Paula Gorham

Personal information
- Position: Forward

Senior career*
- Years: Team / Apps / (Gls)
- Dundalk

International career
- 1973-1978: Republic of Ireland / 11 / (3)

= Paula Gorham =

Irish footballer

Paula Gorham is a former Irish football player who played for Dundalk F.C. and the Ireland women's national team. She played in the Republic of Ireland's official international debut, scoring a hat-trick against Wales.

== Career ==
Gorham, one of eleven siblings, began playing competitively at age 11 at the Dundalk Maytime Festival. She played on a women's side representing the local shoe factory. She could play with either her left or her right foot.
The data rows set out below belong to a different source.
## src/rtl/monta_senha_if.sv

```systemverilog
// Payload type and keypad/checker-side bus for the password packer.
// The package lives here so the packed payload is shared by the bus, the packer and the checker.
package monta_senha_pkg;
  localparam int unsigned DIGITS = 20;

  // digits[0] is the first digit typed (least significant nibble)
  typedef struct packed {
    logic [DIGITS-1:0][3:0] digits;
  } senhaPac_t;
endpackage

interface monta_senha_if;
  import monta_senha_pkg::*;

  logic        key_valid;
  logic [3:0]  key_code;
  logic        verif_done;
  senhaPac_t   senha_out;
  logic        senha_valid;
  logic [4:0]  digit_count;
  logic        busy;
  logic        timeout;

  modport slave (
    input  key_valid, key_code, verif_done,
    output senha_out, senha_valid, digit_count, busy, timeout
  );

  modport master (
    output key_valid, key_code, verif_done,
    input  senha_out, senha_valid, digit_count, busy, timeout
  );
endinterface

```

## src/rtl/monta_senha.sv

```systemverilog
// Keypad-side packer: collects digits into a senhaPac_t, sends it on ENTER and holds it
// until the checker reports done. Supports backspace, inactivity timeout and a sliding window.
module monta_senha
  import monta_senha_pkg::*;
#(
  parameter int unsigned MAX_DIGITS     = 20,
  parameter int unsigned TIMEOUT_CYCLES = 5000,
  parameter int unsigned TO_W           = 13
) (
  input  logic           clk,
  input  logic           rst,
  monta_senha_if.slave   bus
);

  localparam int unsigned CNT_W = 5;

  typedef enum logic [1:0] {VAZIO, COLETANDO, ENVIA, AGUARDA} state_t;

  state_t             state, state_nx;
  senhaPac_t          pac_q, pac_nx;
  logic [CNT_W-1:0]   cnt_q, cnt_nx;
  logic [TO_W-1:0]    to_q, to_nx;
  logic               timeout_q, timeout_nx;
  logic               valid_q, busy_q;

  logic is_digit, is_bs, is_enter, is_accepted;

  always_comb begin
    is_digit    = (bus.key_code <= 4'h9);
    is_bs       = (bus.key_code == 4'hA);
    is_enter    = (bus.key_code == 4'hB);
    is_accepted = bus.key_valid && (bus.key_code <= 4'hB);
  end

  // Next-state and next-buffer logic
  always_comb begin
    state_nx   = state;
    pac_nx     = pac_q;
    cnt_nx     = cnt_q;
    to_nx      = to_q;
    timeout_nx = 1'b0;

    case (state)
      VAZIO: begin
        to_nx = '0;
        if (bus.key_valid && is_digit) begin
          pac_nx.digits[0] = bus.key_code;
          cnt_nx           = CNT_W'(1);
          state_nx         = COLETANDO;
        end
      end

      COLETANDO: begin
        if (is_accepted) begin
          // A key always beats a simultaneous expiry
          to_nx = '0;
          if (is_digit) begin
            if (cnt_q < CNT_W'(MAX_DIGITS)) begin
              pac_nx.digits[cnt_q] = bus.key_code;
              cnt_nx               = cnt_q + CNT_W'(1);
            end else begin
              pac_nx.digits = {bus.key_code, pac_q.digits[DIGITS-1:1]};
            end
          end else if (is_bs) begin
            pac_nx.digits[cnt_q - CNT_W'(1)] = 4'hF;
            cnt_nx                           = cnt_q - CNT_W'(1);
            if (cnt_q == CNT_W'(1)) state_nx = VAZIO;
          end else if (is_enter) begin
            state_nx = ENVIA;
          end
        end else if (to_q == TO_W'(TIMEOUT_CYCLES - 1)) begin
          pac_nx     = '1;
          cnt_nx     = '0;
          to_nx      = '0;
          timeout_nx = 1'b1;
          state_nx   = VAZIO;
        end else begin
          to_nx = to_q + TO_W'(1);
        end
      end

      ENVIA: begin
        to_nx    = '0;
        state_nx = AGUARDA;
      end

      AGUARDA: begin
        to_nx = '0;
        if (bus.verif_done) begin
          pac_nx   = '1;
          cnt_nx   = '0;
          state_nx = VAZIO;
        end
      end

      default: state_nx = VAZIO;
    endcase
  end

  // State and output registers; valid/busy are registered decodes of the next state
  always_ff @(posedge clk or posedge rst) begin
    if (rst) begin
      state     <= VAZIO;
      pac_q     <= '1;
      cnt_q     <= '0;
      to_q      <= '0;
      timeout_q <= 1'b0;
      valid_q   <= 1'b0;
      busy_q    <= 1'b0;
    end else begin
      state     <= state_nx;
      pac_q     <= pac_nx;
      cnt_q     <= cnt_nx;
      to_q      <= to_nx;
      timeout_q <= timeout_nx;
      valid_q   <= (state_nx == ENVIA);
      busy_q    <= (state_nx == ENVIA) || (state_nx == AGUARDA);
    end
  end

  assign bus.senha_out   = pac_q;
  assign bus.senha_valid = valid_q;
  assign bus.digit_count = cnt_q;
  assign bus.busy        = busy_q;
  assign bus.timeout     = timeout_q;

endmodule
```

## src/flat_wrapper.sv

```systemverilog
// flat-port wrapper written by rule: the top's interface ports become plain ports
module monta_senha_flat import monta_senha_pkg::*;
#(
  parameter int unsigned MAX_DIGITS     = 20,
  parameter int unsigned TIMEOUT_CYCLES = 5000,
  parameter int unsigned TO_W           = 13
)
  (clk, rst, bus_key_valid, bus_key_code, bus_verif_done, bus_senha_out, bus_senha_valid, bus_digit_count, bus_busy, bus_timeout);
  monta_senha_if bus_i ();
  input  logic clk;
  input  logic rst;
  input wire logic [$bits(bus_i.key_valid)-1:0] bus_key_valid;
  input wire logic [$bits(bus_i.key_code)-1:0] bus_key_code;
  input wire logic [$bits(bus_i.verif_done)-1:0] bus_verif_done;
  output wire logic [$bits(bus_i.senha_out)-1:0] bus_senha_out;
  output wire logic [$bits(bus_i.senha_valid)-1:0] bus_senha_valid;
  output wire logic [$bits(bus_i.digit_count)-1:0] bus_digit_count;
  output wire logic [$bits(bus_i.busy)-1:0] bus_busy;
  output wire logic [$bits(bus_i.timeout)-1:0] bus_timeout;
  assign bus_i.key_valid = bus_key_valid;
  assign bus_i.key_code = bus_key_code;
  assign bus_i.verif_done = bus_verif_done;
  assign bus_senha_out = bus_i.senha_out;
  assign bus_senha_valid = bus_i.senha_valid;
  assign bus_digit_count = bus_i.digit_count;
  assign bus_busy = bus_i.busy;
  assign bus_timeout = bus_i.timeout;
  monta_senha #(.MAX_DIGITS(MAX_DIGITS), .TIMEOUT_CYCLES(TIMEOUT_CYCLES), .TO_W(TO_W)) u_core (.clk(clk), .rst(rst), .bus(bus_i));
endmodule
```

## config.mk

```make
export PLATFORM = sky130hd
export DESIGN_NAME = monta_senha_flat
export DESIGN_NICKNAME = d
export VERILOG_FILES = /design/src/rtl/monta_senha_if.sv /design/src/rtl/monta_senha.sv /design/src/flat_wrapper.sv
export SDC_FILE = /design/constraint.sdc
export NUM_CORES = 1
export LEC_CHECK = 0
export BUFFER_PORTS_ARGS = -buffer_cell sky130_fd_sc_hd__buf_2
export CORE_MARGIN = 2
export CORE_UTILIZATION = 30
export CTS_CLUSTER_DIAMETER = 30
export CTS_CLUSTER_SIZE = 8
export DETAILED_ROUTE_END_ITERATION = 10
export PLACE_DENSITY = 0.44
export SLEW_MARGIN = 0
export SYNTH_ARGS = -nofsm -noshare
export SYNTH_HDL_FRONTEND = slang
export SYNTH_SLANG_ARGS = --single-unit
```

## constraint.sdc

```tcl
create_clock -name clk -period 4.33 [get_ports clk]
set_clock_uncertainty 0.15 [all_clocks]
set_input_delay 0.866 -clock clk [delete_from_list [all_inputs] [get_ports clk]]
set_output_delay 0.866 -clock clk [all_outputs]
set_load 0.01 [all_outputs]
```

Word-level counts from Yosys, hierarchy flattened
Cells that the tools add are included.

word-level totals
  flip-flop bits (word level) = 103
  input bits = 8
  output and inout port bits = 88

operators by class
  add/subtract/negate cells = 3
  $lt $le $gt $ge = 7
  equal/unequal tests = 14
  muxes and demuxes = 37
  bitwise operators = 1
  reduce and logical (&&, ||, !) cells = 12

operators by type and width
  cell                                                               number
  2-to-1 mux 80 bit                                                  6
  case mux 76 bit (2 select lines)                                   1
  bitwise mux 80 bit                                                 1
  OR 80 bit                                                          1
  demux 4 bit (select 5 bit)                                         2
  2-to-1 mux 5 bit                                                   7
  2-to-1 mux 13 bit                                                  2
  case mux 13 bit (2 select lines)                                   1
  2-to-1 mux 2 bit                                                   8
  case mux 5 bit (3 select lines)                                    1
  adder 13 x 1 -> 13 bit, second input constant                      1
  equality test 13 bit, second input constant                        1
  < comparator 5 x 6 -> 1 bit, second input constant                 2
  2-to-1 mux 4 bit                                                   3
  case mux 4 bit (3 select lines)                                    1
  greater-or-equal comparator 5 x 1 -> 1 bit, second input constant  2
  equality test 2 bit, second input constant                         4
  equality test 4 bit, second input constant                         2
  less-or-equal comparator 4 bit, second input constant              2
  case mux 2 bit (4 select lines)                                    1
  AND reduction 6 bit                                                1
  adder 5 x 1 -> 5 bit, second input constant                        1
  equality test 5 x 1 -> 1 bit, second input constant                1
  < comparator 5 bit, second input constant                          1
  16 further kinds                                                   21

Depth between registers and ports, before layout
Gate-level depths: netlist of the first run.

  depth in word-level cells = 10
  depth in mapped cells = 9
  depth with buffers taken out = 7

Least setup slack after synthesis of the first run
Ideal clock, no wire load.

  path type = input to register
  start point = input bus_key_code[3]
  end point = register u_core.pac_q, in the netlist u_core.bus.senha_out[71]
  setup time = 87 ps
  arrival time = 2276 ps
  path slack = 1817 ps
  stages on the path = 7
  cells stage by stage = buf_2 > a21bo_2 > a2111oi_2 > buf_2 > o21ai_0 > a221oi_1 > nor3_1

on the way
  longest elaborated chain between the ends = 5

ends and longest elaborated chain
  item                                                                    line                source
  from (decl)                                                             flat_wrapper.sv:13  input wire logic [$bits(bus_i.key_code)-1:0] bus_key_code;
  branches (longest 5 deep; another with less-or-equal comparator 4 bit)  n/a
  to (signal assigned)                                                    monta_senha.sv:112  pac_q <= pac_nx;
  to (decl)                                                               monta_senha.sv:20   senhaPac_t pac_q, pac_nx;

Several ways; the timed one is not identified.
A chain may end at the register's enable or synchronous reset.

Worst setup path after layout of the first run
  start point = register u_core.cnt_q[0] (netlist: u_core.bus.digit_count[0])
  end point = register u_core.pac_q, in the netlist u_core.bus.senha_out[56]

on the way
  longest elaborated chain between the ends = 10

ends and longest elaborated chain
  item                                                                                                             line                source
  from (decl)                                                                                                      monta_senha.sv:21   logic [CNT_W-1:0] cnt_q, cnt_nx;
  from (signal assigned)                                                                                           monta_senha.sv:113  cnt_q <= cnt_nx;
  subtractor 5 x 1 -> 5 bit                                                                                        monta_senha.sv:65   pac_nx.digits[cnt_q - CNT_W'(1)] = 4'hF;
  < comparator 5 x 6 -> 1 bit (not written as such) or greater-or-equal comparator 5 x 1 -> 1 bit (tied branches)  monta_senha.sv:65
  logical AND 1 bit (not written as such)                                                                          monta_senha.sv:65
  2-to-1 mux 4 bit (not written as such)                                                                           monta_senha.sv:65
  demux 4 bit (select 5 bit)                                                                                       n/a
  OR 80 bit (no line)                                                                                              n/a
  2-to-1 mux 80 bit                                                                                                monta_senha.sv:64   end else if (is_bs) begin
  2-to-1 mux 80 bit *                                                                                              monta_senha.sv:57   if (is_digit) begin
  2-to-1 mux 80 bit *                                                                                              monta_senha.sv:54   if (is_accepted) begin
  case mux 76 bit (2 select lines) *                                                                               monta_senha.sv:43   case (state)

Mark *: on every way between the ends. The rest lies on a longest branch, timed or not. The select of a mux whose other input is x is not followed.

==> flow_summary.rst, run 1 <==
.. list-table::
   :header-rows: 1

   * - Metric
     - Value
   * - Area occupied by multi-input gates
     - about 3300 µm²
   * - Post-layout net count
     - between 700 and 800
   * - Count of vias placed by the detailed router
     - roughly 6300
   * - Antenna cell count
     - 0
   * - Max_cap viols
     - 0
   * - DRT Wirelength
     - about 24 mm
   * - Internal
     - 2.98 mW
   * - CTS buffer count
     - 9
   * - Antenna violations before repair
     - 0
   * - Crit start category
     - register
   * - Setup repair after global routing missed its margin
     - false
   * - Power dissipated by switching net loads
     - about 2.4 mW
   * - Crit path arrival time
     - around 3.5 ns
   * - Kind of cell adding the most delay to the critical path
     - compound AO/OA/AOI/OAI gates
   * - Fraction of final layout cells with drive strength greater than 1
     - 0.291
   * - Worst path max stage delay
     - ~0.77 ns
   * - P_leak
     - a little over 3 nW
   * - Hold Buf Count CTS
     - 0
   * - Post-DRT Antenna Nets
     - 0
   * - Total overflow reported by the global router
     - 0
   * - Cells taking the most area after synthesis
     - sky130_fd_sc_hd__dfstp_2, sky130_fd_sc_hd__dfrtp_1, sky130_fd_sc_hd__a221oi_1
   * - Pin count of the biggest net entering global routing
     - 90
   * - Peak VDD IR
     - 0.260 mV
   * - # rows
     - 53
   * - Count of buffer and inverter cells on the critical path
     - 1
   * - Starting Density
     - 0.306
   * - Dominant synthesized flop cell
     - sky130_fd_sc_hd__dfstp_2
   * - Switching share of power
     - 0.446
   * - Chip Height
     - between 150 and 200 µm
   * - Number of hold violations in the final report
     - 0
   * - Total power after layout
     - around 5.4 mW
   * - Critical-path top delay cell
     - sky130_fd_sc_hd__o22ai_1
   * - Post-synthesis instance total
     - 706
   * - Adder-cell area share of the yosys netlist
     - 0.0136
   * - Number of primary I/O pins
     - 96
   * - Areal power density over the cells
     - 720 nW/µm²
   * - Achievable frequency
     - ~300 MHz
   * - Sequential standard cell area
     - between 2000 and 3000 µm²
   * - Cell at the root of the clock tree
     - sky130_fd_sc_hd__clkbuf_16
   * - Number of sinks on the clock net
     - about 100
   * - Register clock-pin slew on the reported worst setup and hold paths
     - roughly 0.07 ns
   * - Setup total negative slack
     - 0 ns
   * - Share of the synthesized area in the top cell type
     - 0.326
   * - Number of distinct library cell variants in the gate-level netlist after synthesis
     - 76
   * - Number of remaining DRC errors
     - 0
   * - Fillers
     - between 2000 and 2500
   * - Post-synthesis share of cell area spent on and, or, nand and nor gates
     - 0.147
   * - Port Buffers
     - 95
   * - Worst hold path class
     - in2async
   * - Tcrit/Tclk final
     - 0.782
   * - Maximum fanout count along the critical path
     - 21
   * - Final-layout worst hold slack
     - ~0.27 ns
   * - Endpoint class of the critical path
     - register
   * - CTS tree
     - yes
   * - Max Root-Sink Buffers
     - 2
   * - Critical path start-end classification
     - reg2reg
   * - Dominant combinational cell family by area after synthesis
     - compound AO/OA/AOI/OAI gates
   * - Crit path time final
     - approximately 3.4 ns
   * - Detailed Place HPWL
     - 17.0 mm
   * - Total of warnings raised by yosys
     - 0
   * - Post-CTS Setup Inserts
     - 0
   * - Worst-margin pin slew
     - slightly below 1 ns
   * - Pins over their slew limit
     - 0
   * - Total iterations of the first detailed-routing run
     - 5
   * - Critical path cell sequence
     - inv_1 > ha_1 > or4bb_1 > o22ai_1 > a211oi_1 > nor3_1
   * - Max-Slew Margin vs Limit
     - 0.347
   * - Area of the die
     - around 23000 µm²
   * - GRT Resource Usage Total
     - 0.214
   * - Combinational power share
     - 0.448
   * - Drt via density
     - 6.02
   * - CORE AREA
     - ~21000 µm²
   * - Number of global-route vias before repair
     - just over 6000
   * - Synthesized Nets
     - 721
   * - Wire length of the first global-routing pass
     - ~37 mm
   * - Avg Inst Size Synth
     - a little over 9 µm²
   * - Cell area after technology mapping
     - 6450 µm²
   * - Iter 0 DRT Violations
     - 530
   * - Async SR Flop Fraction
     - 1.00
   * - Sequential Power Share
     - 0.394
   * - Resize count post-CTS
     - 0
   * - Wire length per cell after detailed routing
     - 22.8 µm
   * - Top library cells by usage in the layout, fill and taps aside
     - sky130_fd_sc_hd__buf_2, sky130_fd_sc_hd__dfstp_2, sky130_fd_sc_hd__inv_1, sky130_fd_sc_hd__a221oi_1, sky130_fd_sc_hd__a21oi_1
   * - Proportion of synthesized area in mux cells
     - 0.00155
   * - Most common library cell in the layout ignoring fill and taps
     - sky130_fd_sc_hd__buf_2
   * - Number of endpoints failing setup at the final stage
     - 0
   * - Xor-xnor portion of the synthesized cell area
     - 0.0163
   * - Synthesis-to-layout area growth
     - 15.9%
   * - Cell taking the most area after synthesis
     - sky130_fd_sc_hd__dfstp_2
   * - Number of enable flip-flop cells after synthesis
     - 0
   * - Required time at the worst-slack endpoint
     - 4.45 ns
   * - Synthesis-stage register bit count
     - ~100
   * - Die Span X
     - between 150 and 200 µm
   * - H-Tree Depth
     - 3
   * - Sequential share of the synthesized area
     - 0.415
   * - Final weighted congestion of routability-driven global placement
     - ~0.94
   * - Worst-skew pair later-pin latency
     - roughly 0.36 ns
   * - Outcome
     - complete, no violations
   * - Clock Power Share
     - 0.157
   * - Synth Area in Compound Gates
     - 0.340
power groups by stage:
stage	logic, mW	registers (mW)	clock network (mW)
final	2.41	2.12	0.847
after CTS	2.41	2.12	0.867
after global routing	2.64	2.20	0.908
after floorplan	1.44	2.09	0
after global placement	2.37	2.14	0
after detailed placement	2.39	2.14	0
sequential cells by signal, indices dropped and copies added (netlist names):
| name | flops |
|---|---|
| u_core.state | 2 |
| u_core.bus.senha_out | 80 |
| u_core.bus.digit_count | 5 |
| u_core.to_q | 13 |
| u_core.bus.timeout | 1 |
| u_core.bus.senha_valid | 1 |
| u_core.bus.busy | 1 |
through the flow:
step	setup slack, ns	utilization	area [µm²]	instances
floorplan	0.743	-	6450	706
global placement	0.981	0.341	7180	1038
detailed placement	0.923	0.341	7180	1038
CTS	1.00	0.355	7480	1054
global route	0.702	0.355	7480	1054
finish	0.944	0.355	7480	1054
layer usage:
layer / share of wire / vias up / global-route usage
met5: 0 / - / 0
met4: 0.023 / 0 / 0.0706
met3: 0.064 / 44 / 0.0306
met2: 0.46 / 298 / 0.325
met1: 0.45 / 3146 / 0.310
li1: - / 2859 / -
worst paths after layout:
path	start	end	slack, ns	cells after the start
setup / recovery	u_core.bus.digit_count[0]$_DFFE_PP0P_	u_core.bus.senha_out[56]$_DFFE_PP1P_	0.94	6
hold / removal	rst	u_core.bus.timeout$_DFF_PP0_	0.27	2
setup reg to reg	u_core.bus.digit_count[0]$_DFFE_PP0P_	u_core.bus.senha_out[56]$_DFFE_PP1P_	0.94	6
hold reg to reg	u_core.bus.senha_out[21]$_DFFE_PP1P_	u_core.bus.senha_out[21]$_DFFE_PP1P_	0.32	2
max in group asynchronous	rst	u_core.bus.senha_out[6]$_DFFE_PP1P_	2.95	3
min in group clk	u_core.bus.senha_out[21]$_DFFE_PP1P_	u_core.bus.senha_out[21]$_DFFE_PP1P_	0.32	2
synthesized netlist by cell type (all sizes together), types with 14 or more instances:
cell / instances
a211oi: 18
a21oi: 51
a221oi: 53
a22oi: 26
and3: 16
buf: 21
clkbuf: 34
dfrtp: 23
dfstp: 80
inv: 52
nand2: 28
nor2: 48
nor3: 28
o21ai: 38
o31ai: 14
final cells by class:
class / instances / area share
inverters: 52 / 0.0264
well taps: 275 / 0.0460
repair buffers: 112 / 0.0823
multi-input cells: 496 / 0.448
clock inverters: 3 / 0.00602
clock buffers: 13 / 0.0335
flip-flops and latches: 103 / 0.358
kinds of logic (layout without fill, tap and decap cells):
group,after synthesis,in the layout
multiplexers,1,1
flip-flops,103,103
AO/OA/AOI/OAI,295,295
adder cells (fa/ha/maj),7,7
buffers and inverters,107,180
XOR/XNOR,12,12
AND/OR/NAND/NOR,181,181
(Power assumes the default switching activity.)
Gorham played for Dundalk Ladies. Dundalk, a new team, hadn't lost a game in two years in Ireland's unofficial women's national league when they travelled to Wales in 1970. Dundalk was to play Corinthians Nomads in what The Guardian called "effectively an Ireland v England women's match." Gorham was sixteen at the time. The game was played at Prestatyn Raceway as women's football was banned from association-affiliated football grounds. Corinthians won 7–1 in front of a crowd of 4,000 with Gorham scoring the sole goal for Dundalk. Thanks to her performance, Gorham also was given an award at the North London Sports Awards and was the only woman featured.

Gorham was offered a professional contract from Stade de Reims as a teenager but turned it down.

On 13 May, 1973, the Republic of Ireland made their official international debut with Gorham scoring a hat-trick, securing a 3–2 win in an away friendly game against Wales. Gorham went on to represent the Republic of Ireland eleven times, including the day after her honeymoon and several months pregnant. Gorham only received an official international cap from the FAI in 2016.

In 2021, Gorham was inducted into the FAI Hall of Fame for her "unique contribution to Irish football."